Anxiety is no longer an acceptable “residence” for me. I
know there will be anxious moments in my life and I won’t ignore that fact. But
I feel like I’ve seen enough of God’s faithfulness in His promises to carry me
through MOST difficulties. I believe I understand that even if the worst
happens in my life that God’s love for me is not nullified. Though I’ll admit
I’ve lived a pretty cushy existence to date. So I guess we’ll see what happens
when the rubber meets the road. But what I HAVE experienced has only shown
God’s care and intentionality even in the dark seasons.
There have been a few moments of clarity in life in which
I’ve decided to move past a certain emotional response like anxiety. A couple
years ago, I decided not to yield to my fear of people. I have written in caps,
“I will not be afraid,” across a page in my bible. Did it work? Well, sort of.

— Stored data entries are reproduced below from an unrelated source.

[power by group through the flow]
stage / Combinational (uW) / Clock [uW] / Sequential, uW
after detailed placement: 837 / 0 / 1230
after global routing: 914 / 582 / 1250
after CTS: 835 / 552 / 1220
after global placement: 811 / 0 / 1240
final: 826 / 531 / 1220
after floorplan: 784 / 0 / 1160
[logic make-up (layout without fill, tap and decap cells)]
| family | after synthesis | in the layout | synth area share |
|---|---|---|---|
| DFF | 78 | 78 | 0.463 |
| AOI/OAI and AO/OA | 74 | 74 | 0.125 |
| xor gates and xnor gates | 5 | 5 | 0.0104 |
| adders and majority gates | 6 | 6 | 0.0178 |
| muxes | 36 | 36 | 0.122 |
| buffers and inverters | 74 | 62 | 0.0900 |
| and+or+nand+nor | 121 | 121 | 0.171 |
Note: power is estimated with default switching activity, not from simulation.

I’m still a petrified people-pleaser. But I’ve put myself in an increasing
number of situations in the last couple years where I’ve had to swallow my
fear. That’s felt good.
So I’m hopeful that this resolution that came out of a
meeting last month with pastor Dan will keep bearing fruit in my heart. I
realized that God has always provided for me and there’s no logical reason for
me to believe that He will stop providing. (To be fair, I’m also coming to term
with the fact that “provision” doesn’t always mean, “cushion” and I’m okay with
that because I trust His character.) That resolution has already saved me from
dwelling in anxiety on several occasions since then. When I feel it cropping
up, I’m newly empowered to shake my head and dismiss it as ridiculous. Even
today, I’m shaking off money anxiety (“monxiety??”) as I try to go to church
not asking, “who will support me?” But rather, “who can I love?” It seems juvenile for me to spend whole
days at this point doubting the Father over money when he’s always given us
food and shelter (and fun-money to boot)!
So I’m hopeful: Hopeful that the experience of relief from
financial anxiety will also bring relief in other areas of anxiety in my life.
My marriage, my ministry, my sense of purpose and identity…. They could all use
a little rest from the strain of anxiety.